Meal Programs, aka Soup Kitchens
Meal programs, which are sometimes referred to as soup kitchens (though "meal program" is the preferred term, since many don't actually serve soup), offer prepared food and hot meals to the hungry for free or at reduced prices. Volunteers could prepare meals, serve the food, or help with cleaning up.
Since many meal programs are independently owned, the best way to find options in your community is to search online for meal program volunteer opportunities in your city or state. The Homeless Shelter Directory has a list of emergency food programs across the United States, including food banks, food pantries, and meal programs, so you can search for local volunteer opportunities there, too. The Salvation Army also operates a national network of soup kitchens and food pantries, so you can check their database to see if there's a meal program site near you.
If you've got a busy schedule and can't volunteer on a regular basis, there are still ways you can help the hungry. Meals on Wheels, for example, provides nutritious meals to people who may not be able to leave their homes, and you can volunteer in a variety of capacities with your local Meals on Wheels group. You could help the team prepare food or deliver the meals and help keep homebound folks company. You could also donate directly to Feeding America or to your local food pantry or meal program, either in the form of money or by purchasing necessary food supplies.
Another way to get involved this holiday season is to create a centerpiece for your Thanksgiving table that's made of fresh food, and then donate its contents to your local food pantry afterwards. Gary Oppenheimer, founder and executive director of AmpleHarvest.org, tells Bustle that the centerpieces are an easy way to incorporate more giving into your holiday festivities. AmpleHarvest.org works to bring fresh food to local food pantries, which mostly offer canned or dried food. Creating a centerpiece of beautiful produce and delivering it to a food pantry the day after Thanksgiving (or any holiday!) is an easy way to help the hungry share some fresh food.

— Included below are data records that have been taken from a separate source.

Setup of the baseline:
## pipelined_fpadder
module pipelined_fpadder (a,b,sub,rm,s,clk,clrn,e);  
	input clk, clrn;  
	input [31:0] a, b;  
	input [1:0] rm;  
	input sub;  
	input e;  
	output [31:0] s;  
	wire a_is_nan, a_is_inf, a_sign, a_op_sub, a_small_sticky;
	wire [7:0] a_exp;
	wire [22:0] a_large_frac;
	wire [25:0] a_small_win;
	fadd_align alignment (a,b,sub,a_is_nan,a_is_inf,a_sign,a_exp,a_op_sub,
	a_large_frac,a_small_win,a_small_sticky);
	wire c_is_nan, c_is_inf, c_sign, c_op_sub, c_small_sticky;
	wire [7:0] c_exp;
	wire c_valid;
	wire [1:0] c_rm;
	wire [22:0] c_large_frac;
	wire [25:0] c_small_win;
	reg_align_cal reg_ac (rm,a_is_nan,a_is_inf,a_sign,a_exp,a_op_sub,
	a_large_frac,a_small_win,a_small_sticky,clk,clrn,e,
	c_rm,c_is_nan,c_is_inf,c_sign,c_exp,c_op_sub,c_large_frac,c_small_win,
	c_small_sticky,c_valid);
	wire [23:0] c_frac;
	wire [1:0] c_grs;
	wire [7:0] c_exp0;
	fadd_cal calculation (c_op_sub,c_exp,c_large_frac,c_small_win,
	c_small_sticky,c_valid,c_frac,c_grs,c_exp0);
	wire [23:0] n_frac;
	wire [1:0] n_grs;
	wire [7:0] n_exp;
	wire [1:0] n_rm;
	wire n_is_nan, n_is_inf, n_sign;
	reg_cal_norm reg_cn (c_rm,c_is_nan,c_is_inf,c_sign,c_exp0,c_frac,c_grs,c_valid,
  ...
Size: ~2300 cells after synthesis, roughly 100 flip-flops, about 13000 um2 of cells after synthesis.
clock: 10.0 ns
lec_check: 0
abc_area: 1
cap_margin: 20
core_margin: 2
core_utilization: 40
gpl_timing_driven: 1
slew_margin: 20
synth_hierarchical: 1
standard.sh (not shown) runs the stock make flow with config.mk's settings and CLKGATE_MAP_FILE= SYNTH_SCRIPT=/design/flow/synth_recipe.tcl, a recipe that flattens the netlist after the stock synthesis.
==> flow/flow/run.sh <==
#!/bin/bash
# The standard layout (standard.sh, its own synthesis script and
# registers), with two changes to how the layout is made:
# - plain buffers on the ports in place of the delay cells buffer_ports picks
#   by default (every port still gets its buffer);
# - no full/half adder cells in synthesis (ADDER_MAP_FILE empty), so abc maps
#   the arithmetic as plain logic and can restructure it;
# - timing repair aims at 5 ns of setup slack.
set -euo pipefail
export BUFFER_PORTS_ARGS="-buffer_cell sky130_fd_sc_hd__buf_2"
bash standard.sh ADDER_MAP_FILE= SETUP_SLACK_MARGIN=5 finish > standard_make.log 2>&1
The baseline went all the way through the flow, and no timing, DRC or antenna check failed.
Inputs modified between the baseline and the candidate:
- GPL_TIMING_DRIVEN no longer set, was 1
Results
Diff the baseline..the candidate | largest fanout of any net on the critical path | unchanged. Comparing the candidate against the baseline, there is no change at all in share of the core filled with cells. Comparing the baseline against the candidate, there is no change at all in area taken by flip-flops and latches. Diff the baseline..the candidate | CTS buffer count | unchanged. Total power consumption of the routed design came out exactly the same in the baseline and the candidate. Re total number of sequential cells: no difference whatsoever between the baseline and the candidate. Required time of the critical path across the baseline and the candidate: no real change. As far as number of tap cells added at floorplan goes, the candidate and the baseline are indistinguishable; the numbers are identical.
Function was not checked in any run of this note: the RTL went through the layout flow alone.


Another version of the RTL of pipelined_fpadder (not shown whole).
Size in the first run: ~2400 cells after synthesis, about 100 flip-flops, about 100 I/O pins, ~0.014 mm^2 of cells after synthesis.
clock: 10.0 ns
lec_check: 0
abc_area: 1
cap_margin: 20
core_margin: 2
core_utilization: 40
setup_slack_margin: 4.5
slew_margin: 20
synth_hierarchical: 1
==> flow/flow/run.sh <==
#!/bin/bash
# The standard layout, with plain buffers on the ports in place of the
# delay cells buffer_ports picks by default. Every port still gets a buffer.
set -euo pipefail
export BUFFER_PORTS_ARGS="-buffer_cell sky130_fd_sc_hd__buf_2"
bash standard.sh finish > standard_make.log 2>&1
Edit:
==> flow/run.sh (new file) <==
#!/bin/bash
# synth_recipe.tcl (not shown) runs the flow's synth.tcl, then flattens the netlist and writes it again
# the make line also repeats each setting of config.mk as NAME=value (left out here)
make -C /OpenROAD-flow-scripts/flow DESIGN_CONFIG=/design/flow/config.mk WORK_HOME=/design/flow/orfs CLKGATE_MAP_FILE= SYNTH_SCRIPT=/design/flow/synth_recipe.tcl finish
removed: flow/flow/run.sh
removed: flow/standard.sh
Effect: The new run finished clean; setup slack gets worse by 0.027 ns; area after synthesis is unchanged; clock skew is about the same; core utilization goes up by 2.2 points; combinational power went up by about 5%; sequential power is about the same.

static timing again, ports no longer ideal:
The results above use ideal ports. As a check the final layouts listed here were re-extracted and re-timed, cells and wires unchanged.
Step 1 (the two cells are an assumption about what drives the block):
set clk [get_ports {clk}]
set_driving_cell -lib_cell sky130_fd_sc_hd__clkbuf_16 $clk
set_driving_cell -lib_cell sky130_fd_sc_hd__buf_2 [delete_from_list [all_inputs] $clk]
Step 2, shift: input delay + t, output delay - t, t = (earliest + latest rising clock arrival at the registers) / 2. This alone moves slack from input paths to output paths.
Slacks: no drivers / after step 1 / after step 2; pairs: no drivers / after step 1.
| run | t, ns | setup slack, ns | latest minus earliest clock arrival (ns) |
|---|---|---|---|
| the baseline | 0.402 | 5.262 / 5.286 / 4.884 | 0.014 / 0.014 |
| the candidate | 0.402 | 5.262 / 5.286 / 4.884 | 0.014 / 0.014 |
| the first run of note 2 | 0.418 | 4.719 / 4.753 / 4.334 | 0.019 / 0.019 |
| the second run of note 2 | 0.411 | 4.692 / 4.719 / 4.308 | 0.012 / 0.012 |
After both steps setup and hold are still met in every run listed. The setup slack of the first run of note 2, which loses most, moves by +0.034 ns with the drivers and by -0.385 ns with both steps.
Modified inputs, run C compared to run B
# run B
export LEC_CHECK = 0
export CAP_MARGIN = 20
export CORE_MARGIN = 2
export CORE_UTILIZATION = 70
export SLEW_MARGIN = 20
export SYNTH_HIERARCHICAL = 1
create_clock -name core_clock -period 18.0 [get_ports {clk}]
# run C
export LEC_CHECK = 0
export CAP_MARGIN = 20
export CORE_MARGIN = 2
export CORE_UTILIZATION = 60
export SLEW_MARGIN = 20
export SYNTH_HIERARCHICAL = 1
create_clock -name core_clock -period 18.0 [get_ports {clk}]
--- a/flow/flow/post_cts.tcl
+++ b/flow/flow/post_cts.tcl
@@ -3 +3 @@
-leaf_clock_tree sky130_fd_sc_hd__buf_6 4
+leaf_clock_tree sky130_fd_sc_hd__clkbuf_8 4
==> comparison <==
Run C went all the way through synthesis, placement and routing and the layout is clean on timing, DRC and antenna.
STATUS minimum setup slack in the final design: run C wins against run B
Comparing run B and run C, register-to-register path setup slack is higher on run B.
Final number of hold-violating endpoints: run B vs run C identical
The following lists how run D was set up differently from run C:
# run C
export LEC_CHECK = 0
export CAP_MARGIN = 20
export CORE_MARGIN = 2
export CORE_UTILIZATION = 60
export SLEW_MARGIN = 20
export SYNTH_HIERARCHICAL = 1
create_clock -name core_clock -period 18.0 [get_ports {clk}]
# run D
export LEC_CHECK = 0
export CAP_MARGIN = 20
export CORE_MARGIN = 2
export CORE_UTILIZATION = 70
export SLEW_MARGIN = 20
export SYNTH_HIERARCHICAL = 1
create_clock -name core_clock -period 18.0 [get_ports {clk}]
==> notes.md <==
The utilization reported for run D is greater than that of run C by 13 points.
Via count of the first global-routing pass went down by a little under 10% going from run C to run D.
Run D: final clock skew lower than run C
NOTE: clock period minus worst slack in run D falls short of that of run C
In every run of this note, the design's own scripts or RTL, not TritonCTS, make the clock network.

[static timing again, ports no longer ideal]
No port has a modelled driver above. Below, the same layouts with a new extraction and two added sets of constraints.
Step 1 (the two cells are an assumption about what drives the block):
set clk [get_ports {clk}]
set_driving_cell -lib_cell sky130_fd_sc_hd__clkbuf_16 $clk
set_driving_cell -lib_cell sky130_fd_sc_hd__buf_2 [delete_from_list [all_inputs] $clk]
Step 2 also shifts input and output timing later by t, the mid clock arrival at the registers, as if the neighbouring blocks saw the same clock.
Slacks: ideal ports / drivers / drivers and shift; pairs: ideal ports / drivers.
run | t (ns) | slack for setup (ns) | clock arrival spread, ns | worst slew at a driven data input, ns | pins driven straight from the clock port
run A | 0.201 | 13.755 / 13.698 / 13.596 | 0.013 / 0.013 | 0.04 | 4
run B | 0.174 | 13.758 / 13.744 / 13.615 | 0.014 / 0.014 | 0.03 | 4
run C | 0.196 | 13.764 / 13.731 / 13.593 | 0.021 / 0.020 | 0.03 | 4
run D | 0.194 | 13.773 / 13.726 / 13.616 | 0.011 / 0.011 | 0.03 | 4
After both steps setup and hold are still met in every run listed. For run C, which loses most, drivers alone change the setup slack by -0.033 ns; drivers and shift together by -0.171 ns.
This is an optimization exercise on Yosys and OpenROAD, whose aim is small area, a short achievable clock period and few clock cycles, not a production implementation.
Function was checked by simulation only, so behaviour that the tests miss may differ from the original.
Power figures rest on the tool's default switching activity, not on a simulated workload.

==> flow/design.v <==
module LASER (
    input CLK,
    input RST,
    input [3:0] X,
    input [3:0] Y,
    output reg [3:0] C1X,
    output reg [3:0] C1Y,
    output reg [3:0] C2X,
    output reg [3:0] C2Y,
    output reg DONE
);
    reg [3:0] px [0:39];      
    reg [4:0] yr [0:39];      
    reg [39:0] pm;            
    reg       run;            
    reg [5:0] in_cnt;
    reg [3:0] cyc;            
    reg       tail;           
    reg [1:0] rec;            
    reg [3:0] sy;             
    reg       bad;            
    reg       par;            
    reg [5:0] b_cnt;
    reg [3:0] b_x, b_y;
    integer i;
    reg vB, vC, fB, fC;       
    reg [3:0] rB, rC;         
    function gt6;
        input [5:0] a, b;
        integer k;
        reg g;
        begin
            g = 1'b0;
            for (k = 0; k < 6; k = k + 1)
                g = (a[k] & ~b[k]) | ((a[k] | ~b[k]) & g);
            gt6 = g;
        end
    endfunction
    wire norm   = run & (rec == 2'd0);
    wire issue  = norm & (cyc <= 4'd11);           
    wire mcyc   = norm & (cyc == 4'd12) | run & (rec == 2'd2);
    wire clr    = norm & (cyc == 4'd11) | run & (rec == 2'd1);    
    wire tcyc   = norm & tail;
    wire last_in = ~run & (in_cnt == 6'd39);
    wire miss;                
    reg [4:0] ndelta;
    reg [4:0] nd_n;
    wire take;
    always @* begin
        if (RST)
            nd_n = 5'd0;
        else if (!run)
            nd_n = last_in ? -5'd1 : (in_cnt == 6'd38) ? -5'd2 : 5'd0;
        else if (rec == 2'd1)        
            nd_n = {1'b0, b_y} - 5'd2;
        else if (rec == 2'd2)
            nd_n = -5'd1;
        else if (tail && miss)       
            nd_n = take ? 5'd3 - {1'b0, rC} : 5'd3 - {1'b0, b_y};
        else if (cyc <= 4'd9 || cyc == 4'd12)
            nd_n = -5'd1;
        else if (cyc == 4'd10)       
            nd_n = take ? 5'd13 - {1'b0, rC} : 5'd13 - {1'b0, b_y};
        else                         
            nd_n = {1'b0, sy} - 5'd2;
    end
    always @(posedge CLK) ndelta <= nd_n;
    genvar t, c;
    wire [4:0] yr_in [0:39];
    generate
        for (t = 0; t < 40; t = t + 1) begin : ys
            wire [4:0] s;
            laser_add5 u_add (.a(yr[(t + 39) % 40]), .b(ndelta), .s(s));
            if (t == 0) begin : in0
                wire [4:0] ny = last_in ? {1'b0, Y} - 5'd2 : {1'b0, Y};
                assign yr_in[t] = run ? s : ny;
            end else begin : nx
                assign yr_in[t] = s;
            end
        end
    endgenerate
    wire [11:0] colbit [0:39];
    wire [39:0] newmask;
    reg [11:0] bx_hot;        
    generate
        for (t = 0; t < 40; t = t + 1) begin : tg
            laser_tfun u_tf (.px(px[t]), .yr(yr[t]), .en(~pm[t]), .col(colbit[t]));
            assign newmask[t] = |(colbit[t] & bx_hot);
        end
    endgenerate
    reg [13-1:0] pa [0:11];
    reg [5:0] pc [0:5];       
    reg       ph [0:5];       
    generate
        for (c = 0; c < 12; c = c + 1) begin : pcnt
            wire [39:0] bits;
            for (t = 0; t < 40; t = t + 1) begin : bb
                assign bits[t] = colbit[t][c];
            end
            wire [13-1:0] part;
            wire [5:0] sum;
            pc40_a u_a (.in(bits), .out(part));
            pc40_b u_b (.in(pa[c]), .out(sum));
            always @(posedge CLK) pa[c] <= part;
        end
        for (c = 0; c < 6; c = c + 1) begin : pair
            wire [5:0] s0 = pcnt[2*c].sum, s1 = pcnt[2*c+1].sum;
            wire hi = gt6(s1, s0);
            always @(posedge CLK) begin
                pc[c] <= hi ? s1 : s0;
                ph[c] <= hi;
            end
        end
    endgenerate
    wire [5:0] w;
    generate
        for (c = 0; c < 6; c = c + 1) begin : win
            wire [5:0] beats_lo, beats_hi;
            for (t = 0; t < 6; t = t + 1) begin : cmp
                if (t < c) begin : lo
                    assign beats_lo[t] = gt6(pc[c], pc[t]);
                    assign beats_hi[t] = 1'b1;
                end else if (t > c) begin : hi
                    assign beats_lo[t] = 1'b1;
                    assign beats_hi[t] = ~gt6(pc[t], pc[c]);
                end else begin : eq
                    assign beats_lo[t] = 1'b1;
                    assign beats_hi[t] = 1'b1;
                end
            end
            assign w[c] = (fC | gt6(pc[c], b_cnt)) & (&beats_lo) & (&beats_hi);
        end
    endgenerate
    assign take = vC & (|w);
    reg [5:0] rmc;
    reg [3:0] rmx;
    always @* begin
        rmc = 6'd0;
        rmx = 4'd0;
        for (i = 0; i < 6; i = i + 1)
            if (w[i]) begin
                rmc = rmc | pc[i];
                rmx = rmx | (2 * i + 2 + ph[i]);
            end
    end
    wire [3:0] ox = par ? C1X : C2X;
    wire [3:0] oy = par ? C1Y : C2Y;
    wire [5:0] same_w;
    generate
        for (c = 0; c < 6; c = c + 1) begin : sm
            assign same_w[c] = w[c] & ((2 * c + 2 + ph[c]) == ox) & (rC == oy);
        end
    endgenerate
    wire same = take ? (|same_w) : (b_x == ox && b_y == oy);
    assign miss = bad | take;
    wire m00 = (Y == 4'd0 && X <= 4'd4) || (Y <= 4'd2 && X <= 4'd3) ||
               (Y == 4'd3 && X <= 4'd2) || (Y == 4'd4 && X == 4'd0);
    always @(posedge CLK) begin
        px[0] <= run ? px[39] : (X ^ {1'b0, X[3:1]});    
        yr[0] <= yr_in[0];
        pm[0] <= run ? (mcyc ? newmask[39] : pm[39] & ~clr) : m00;
        for (i = 1; i < 40; i = i + 1) begin
            px[i] <= px[i-1];
            yr[i] <= yr_in[i];
            pm[i] <= mcyc ? newmask[i-1] : pm[i-1] & ~clr;
        end
        vB <= issue;
        fB <= (cyc == 4'd0);
        rB <= cyc + 4'd2;
        vC <= vB & ~(rec == 2'd1);    
        fC <= fB; rC <= rB;
        if (take) begin
            b_cnt <= rmc;
            b_x <= rmx;
            for (i = 0; i < 12; i = i + 1)
                bx_hot[i] <= (rmx == i + 2);
            b_y <= rC;
        end
        if (cyc == 4'd10) begin
            sy <= take ? rC : b_y;
            bad <= 1'b0;
        end else if (cyc == 4'd11 || cyc == 4'd12) begin
            bad <= bad | take;
        end
        if (RST) begin
            run <= 1'b0;
            in_cnt <= 6'd0;
            DONE <= 1'b0;
        end else if (!run) begin
            DONE <= 1'b0;
            in_cnt <= last_in ? 6'd0 : in_cnt + 6'd1;
            if (last_in)
                run <= 1'b1;
        end else if (tcyc && same) begin
            DONE <= 1'b1;
            run <= 1'b0;
        end
        if (last_in) begin
            cyc <= 4'd0;
            tail <= 1'b0;
            rec <= 2'd0;
            par <= 1'b0;
            C1X <= 4'd0;  C1Y <= 4'd0;
            C2X <= 4'd15; C2Y <= 4'd15;
        end else begin
            if (rec == 2'd1) begin
                rec <= 2'd2;
            end else if (rec == 2'd2) begin
                rec <= 2'd0;
                cyc <= 4'd0;
                tail <= 1'b0;
            end else if (tcyc && miss) begin
                rec <= 2'd1;
                tail <= 1'b0;
            end else begin
                cyc <= (cyc == 4'd12) ? 4'd0 : cyc + 4'd1;
                tail <= (cyc == 4'd12);
            end
            if (tcyc) begin
                par <= ~par;
                if (par) begin C1X <= take ? rmx : b_x; C1Y <= take ? rC : b_y; end
                else     begin C2X <= take ? rmx : b_x; C2Y <= take ? rC : b_y; end
            end
        end
    end
endmodule
Background: an optimization exercise with open tools, aiming at small area, a short achievable clock period and few clock cycles. Do not read the settings as production practice. In this exercise RTL edits were held to simulation tests only and were not proved equivalent to the original. The clock input has no modelled driver; a real chip could not lean on it and would need a root buffer or a full tree. Power and IR drop assume default switching activity.

==> module mips_cpu, before the edit <==
module mips_cpu(
	input clk,
	input rst_n,
	output [9:0] imem_addr,
	input [31:0] imem_rdata,
	output [9:0] dmem_addr,
	output [31:0] dmem_wdata,
	output dmem_we,
	input [31:0] dmem_rdata
);
localparam OP_R = 6'h00, OP_J = 6'h02, OP_BGTZ = 6'h07, OP_ADDI = 6'h08,
           OP_ORI = 6'h0d, OP_LW = 6'h23, OP_SW = 6'h2b;
reg  [9:0]  pc;
reg         d_v, d_pred;
reg  [31:0] d_ir;
reg  [9:0]  d_pc1;           
reg  [31:0] d_srs, d_srt;    
reg         d_hz;            
reg         e_v, e_wr, e_islw, e_issw, e_isb, e_logic, e_pred;
reg  [4:0]  e_dst;
reg  [31:0] e_a, e_b;
reg  [11:0] e_imm;
reg  [9:0]  e_alt;
reg         m_wr, m_we, m_islw;
reg  [4:0]  m_dst;
reg  [31:0] m_res;
reg  [9:0]  m_addr;
reg  [31:0] regs [0:31];
wire [31:0] sum;
add32 adder(.a(e_a), .b(e_b), .s(sum));
wire [31:0] lg   = (e_a & {32{~e_issw}}) | e_b;    
wire [31:0] res  = e_logic ? lg : sum;
wire [11:0] addr = e_a[11:0] + e_imm;
wire taken;
gt32 cmp(.a(e_a), .b(e_b), .y(taken));
wire e_m1 = e_v && e_isb && !e_pred;    
wire e_m0 = e_v && e_isb && e_pred;     
wire e_misp = taken ? e_m1 : e_m0;
assign imem_addr = pc;
wire [31:0] ins = imem_rdata;
wire f_isj = ins[31:26] == OP_J;
wire f_bt  = ins[31:26] == OP_BGTZ && ins[25:21] != 5'd0;    
wire stall;
wire [9:0] pcp1 = pc + 10'd1;
wire [10:0] tgt2;
add11 tadd(.a({pc, 1'b1}), .b({ins[9:0], 1'b1}), .s(tgt2));    
wire [9:0] tgt = tgt2[10:1];
wire ps_hold = rst_n && stall;
wire ps_j    = rst_n && !stall && f_isj;
wire ps_t    = rst_n && !stall && !f_isj && f_bt;
wire ps_p    = rst_n && !stall && !f_isj && !f_bt;
wire [9:0] pc_next;
pc_sel psel(.alt(e_alt), .pc(pc), .inc(pcp1), .tgt(tgt), .jt(ins[9:0]),
            .s_pc(ps_hold), .s_inc(ps_p), .s_tgt(ps_t), .s_jt(ps_j),
            .taken(taken), .m1(e_m1), .m0(e_m0), .y(pc_next));
always @(posedge clk)
	pc <= pc_next;
always @(posedge clk or negedge rst_n)
	if (!rst_n)
		d_v <= 1'b0;
	else if (e_misp)
		d_v <= 1'b0;
	else if (!stall)
		d_v <= 1'b1;
wire [4:0] f_rs = stall ? d_ir[25:21] : ins[25:21];
wire [4:0] f_rt = stall ? d_ir[20:16] : ins[20:16];
always @(posedge clk) begin
	d_srs <= 32'd1 << f_rs;
	d_srt <= 32'd1 << f_rt;
end
always @(posedge clk)
	if (!stall) begin
		d_ir   <= ins;
		d_pred <= f_bt;
		d_pc1  <= pcp1;
	end
wire [5:0] op = d_ir[31:26];
wire [4:0] rs = d_ir[25:21];
wire [4:0] rt = d_ir[20:16];
wire [4:0] rd = d_ir[15:11];
wire [31:0] sext = {{16{d_ir[15]}}, d_ir[15:0]};
wire isr    = op == OP_R;
wire isb    = op == OP_BGTZ;
wire isaddi = op == OP_ADDI;
wire isori  = op == OP_ORI;
wire islw   = op == OP_LW;
wire issw   = op == OP_SW;
wire wr     = isr | isaddi | isori | islw;
wire [4:0] dst = isr ? rd : rt;
wire useimm = isaddi | isori | isb;
wire [9:0] d_alt = d_pred ? d_pc1 : d_pc1 + d_ir[9:0];
wire [5:0] f_op = ins[31:26];
wire f_use_rs = f_op == OP_R || f_op == OP_ADDI || f_op == OP_ORI || f_op == OP_LW ||
                f_op == OP_SW || f_op == OP_BGTZ;
wire f_use_rt = f_op == OP_R || f_op == OP_SW;
wire f_hz = d_v && islw && ((f_use_rs && ins[25:21] == rt) || (f_use_rt && ins[20:16] == rt));
always @(posedge clk)
	d_hz <= f_hz && !stall;
assign stall = d_v && d_hz;
wire [31:0] m_val = m_islw ? dmem_rdata : m_res;
wire [31:0] m_val_n = ~m_val | {32{!rst_n}};
wire [31:0] wen_n = ~({31'd0, m_wr} << m_dst) & {32{rst_n}};
genvar gk;
generate
	for (gk = 0; gk < 32; gk = gk + 1) begin : g
		wire [31:0] d;
		c_wen wc(.q(regs[gk]), .wdn(m_val_n), .wen_n({32{wen_n[gk]}}), .d(d));
		always @(posedge clk)
			regs[gk] <= d;
	end
endgenerate
wire [1023:0] rflat;
generate
	for (gk = 0; gk < 32; gk = gk + 1) begin : fl
		assign rflat[32*gk +: 32] = regs[gk];
	end
endgenerate
wire [31:0] s_rs = d_srs;
wire [31:0] s_rt = d_srt;
wire e_fw = e_v && e_wr && !e_islw;
wire fa_e = e_fw && e_dst == rs;
wire fb_e = e_fw && e_dst == rt;
wire fa_m = m_wr && m_dst == rs;
wire fb_m = m_wr && m_dst == rt;
wire sa_sum = fa_e && !e_logic;
wire sa_lg  = fa_e && e_logic;
wire sa_ld  = !fa_e && fa_m && m_islw;
wire sa_m   = !fa_e && fa_m && !m_islw;
wire sa_rf  = !fa_e && !fa_m;
wire sb_imm = useimm;
wire sb_sum = !useimm && fb_e && !e_logic;
wire sb_lg  = !useimm && fb_e && e_logic;
wire sb_ld  = !useimm && !fb_e && fb_m && m_islw;
wire sb_m   = !useimm && !fb_e && fb_m && !m_islw;
wire sb_rf  = !useimm && !fb_e && !fb_m;
wire [31:0] fd_a, fd_b;
rd_port #(0) ra(.r(rflat), .s(s_rs), .sv(sa_rf),
                .f0(sum), .f1(lg), .f2(m_res), .f3(dmem_rdata), .f4(32'd0),
                .sf0(sa_sum), .sf1(sa_lg), .sf2(sa_m), .sf3(sa_ld), .sf4(1'b0), .y(fd_a));
rd_port #(1) rb(.r(rflat), .s(s_rt), .sv(sb_rf),
                .f0(sum), .f1(lg), .f2(m_res), .f3(dmem_rdata), .f4(sext),
                .sf0(sb_sum), .sf1(sb_lg), .sf2(sb_m), .sf3(sb_ld), .sf4(sb_imm), .y(fd_b));
always @(posedge clk or negedge rst_n)
	if (!rst_n)
		e_v <= 1'b0;
	else
		e_v <= d_v && !e_misp && !stall;
always @(posedge clk) begin
	e_wr    <= wr;
	e_islw  <= islw;
	e_issw  <= issw;
	e_isb   <= isb;
	e_logic <= isori | issw;
	e_pred  <= d_pred;
	e_alt   <= d_alt;    
	e_dst   <= dst;
	e_a     <= fd_a;
	e_b     <= fd_b;
	e_imm   <= d_ir[11:0];
end
always @(posedge clk or negedge rst_n)
	if (!rst_n)
		m_wr <= 1'b0;
	else
		m_wr <= e_v && e_wr;
always @(posedge clk)
	m_we <= e_v && e_issw;
always @(posedge clk) begin
	m_islw <= e_islw;
	m_dst  <= e_dst;
	m_res  <= res;
	m_addr <= addr[11:2];
end
assign dmem_addr  = m_addr;
assign dmem_wdata = m_res;
assign dmem_we    = m_we;
endmodule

You can also get involved with helping the hungry by simply being an advocate. If you hear, for example, that your state is decreasing food stamp funding, Fraser says that writing to your local representative could make a difference. Your voice matters, and speaking up for the less fortunate is never a bad thing.
There are plenty of ways to help the hungry in the United States, and those in need appreciate whatever you can give. It's great to help out around the holiday season, but if you really want to make a difference, consider volunteering in the off-season, too. The holiday season inspires generosity and kindness in many people, which is always a good thing, but those in need will still be in need when January comes along. Food banks, food pantries, and meal programs need support year-round, and if you can give time or money, it really can go a long way.